The transient receptor potential vanilloid (TRPV) channels constitute a distinct category of sensory signal mediators, responsible for transmitting signals from both internal and external environmental stimulus. The outbreaks of aquatic viral diseases, such as grass carp haemorrhagic disease (GCHD) caused by grass carp reovirus (GCRV) infection, are typically seasonal and temperature-dependent, while the molecular mechanism underlying this temperature dependence remains largely unknown. In this study, we investigated and characterized the roles of CiTRPVs from grass carp (Ctenopharyngodon idellus) in response to GCRV infection.

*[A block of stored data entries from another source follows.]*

<file path="src/rtl/serial_sub_ctrl.sv">
// serial_sub_ctrl: sequencer for a bit-serial WIDTH-bit subtractor.
// Two chained half-subtractor cells plus a borrow register process one bit per
// clock, LSB first. A start in IDLE captures the operands. The result is
// published with a one-cycle done pulse after exactly WIDTH shift cycles.
//
// Optional build macro:
//   SERIAL_SUB_SAT_EN - floor-saturate: present diff as zero when the final
//                       borrow is set. borrow still reports 1.

module serial_sub_ctrl #(
    parameter int unsigned WIDTH = 8
) (
    input  logic             clk,
    input  logic             rst,
    input  logic             start,
    input  logic [WIDTH-1:0] a,
    input  logic [WIDTH-1:0] b,
    output logic             busy,
    output logic             done,
    output logic [WIDTH-1:0] diff,
    output logic             borrow
);

    localparam int unsigned CntW = (WIDTH > 1) ? $clog2(WIDTH) : 1;
    localparam logic [CntW-1:0] LastCnt = CntW'(WIDTH - 1);

    typedef enum logic [1:0] {
        StIdle  = 2'd0,
        StShift = 2'd1,
        StDone  = 2'd2
    } state_e;

    state_e           state_q, state_d;
    logic [WIDTH-1:0] a_sr_q, a_sr_d;
    logic [WIDTH-1:0] b_sr_q, b_sr_d;
    logic [WIDTH-1:0] diff_sr_q, diff_sr_d;
    logic             br_q, br_d;
    logic [CntW-1:0]  cnt_q, cnt_d;
    logic             busy_q, busy_d;
    logic             done_q, done_d;
    logic [WIDTH-1:0] diff_q, diff_d;
    logic             borrow_q, borrow_d;

    // Half-subtractor cell outputs for the current bit.
    logic             ai, bi;
    logic             d1, b1;
    logic             dout, b2;
    logic             br_next;
    logic [WIDTH-1:0] sr_next;
    logic [WIDTH-1:0] result;

    // Two chained half-subtractors: operand bits first, then the running borrow.
    always_comb begin
        ai      = a_sr_q[0];
        bi      = b_sr_q[0];
        d1      = ai ^ bi;
        b1      = ~ai & bi;
        dout    = d1 ^ br_q;
        b2      = ~d1 & br_q;
        br_next = b1 | b2;
        // The result bit enters at the MSB, so after WIDTH shifts bit 0 lands at LSB.
        sr_next = {dout, diff_sr_q[WIDTH-1:1]};
`ifdef SERIAL_SUB_SAT_EN
        result  = br_next ? '0 : sr_next;
`else
        result  = sr_next;
`endif
    end

    // Next-state and next-output logic. Outputs are registered, so busy and
    // done follow the state being entered.
    always_comb begin
        state_d   = state_q;
        a_sr_d    = a_sr_q;
        b_sr_d    = b_sr_q;
        diff_sr_d = diff_sr_q;
        br_d      = br_q;
        cnt_d     = cnt_q;
        busy_d    = 1'b0;
        done_d    = 1'b0;
        diff_d    = diff_q;
        borrow_d  = borrow_q;

        unique case (state_q)
            StIdle: begin
                if (start) begin
                    a_sr_d    = a;
                    b_sr_d    = b;
                    diff_sr_d = '0;
                    br_d      = 1'b0;
                    cnt_d     = '0;
                    busy_d    = 1'b1;
                    state_d   = StShift;
                end
            end
            StShift: begin
                a_sr_d    = {1'b0, a_sr_q[WIDTH-1:1]};
                b_sr_d    = {1'b0, b_sr_q[WIDTH-1:1]};
                diff_sr_d = sr_next;
                br_d      = br_next;
                cnt_d     = cnt_q + 1'b1;
                if (cnt_q == LastCnt) begin
                    // Publish the result only here, so it is never visible mid-operation.
                    diff_d   = result;
                    borrow_d = br_next;
                    done_d   = 1'b1;
                    state_d  = StDone;
                end else begin
                    busy_d = 1'b1;
                end
            end
            StDone: begin
                state_d = StIdle;
            end
            default: begin
                state_d = StIdle;
            end
        endcase
    end

    // Register all state and outputs. Reset clears everything asynchronously.
    always_ff @(posedge clk or posedge rst) begin
        if (rst) begin
            state_q   <= StIdle;
            a_sr_q    <= '0;
            b_sr_q    <= '0;
            diff_sr_q <= '0;
            br_q      <= 1'b0;
            cnt_q     <= '0;
            busy_q    <= 1'b0;
            done_q    <= 1'b0;
            diff_q    <= '0;
            borrow_q  <= 1'b0;
        end else begin
            state_q   <= state_d;
            a_sr_q    <= a_sr_d;
            b_sr_q    <= b_sr_d;
            diff_sr_q <= diff_sr_d;
            br_q      <= br_d;
            cnt_q     <= cnt_d;
            busy_q    <= busy_d;
            done_q    <= done_d;
            diff_q    <= diff_d;
            borrow_q  <= borrow_d;
        end
    end

    assign busy   = busy_q;
    assign done   = done_q;
    assign diff   = diff_q;
    assign borrow = borrow_q;

endmodule

</file>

CiTRPVs were ubiquitously expressed across all examined tissues and exhibit significant upregulation in expression levels following stimulation with GCRV or pathogen-associated molecular patterns (PAMPs). Temperature-gradient infection and temperature-stress infection experiments discovered that GCRV induces the expression of CiTRPV1 in a temperature-dependent manner, with the permissive temperature 28 °C promoting both the expression of CiTRPV1 and the proliferation of GCRV. Further immunofluorescence analysis revealed that CiTRPV1 exhibits a widespread cellular distribution, while viral infection enhances its oligomerization and co-localization with mitochondria (Mit) and endoplasmic reticulum (ER). Additionally, the overexpression of CiTRPV1, knockdown using small interfering RNA (siRNA), and pharmacological inhibition/activation approaches demonstrated that CiTRPV1 facilitated GCRV replication. Lastly, CiTRPV1 promoted GCRV infection by inducing heat shock proteins (HSP70 and HSP90), inflammatory factors (interleukin 6, IL6), and membrane receptors (integrin). This study elucidated the immune evasion mechanism whereby aquatic viruses exploit sensory TRP channels to enhance viral infection, offering potential targeted prevention and treatment strategies for GCHD through the use of CiTRPV1 inhibitors, while highlighting the crucial role of environmental factors in the development of aquatic viral diseases.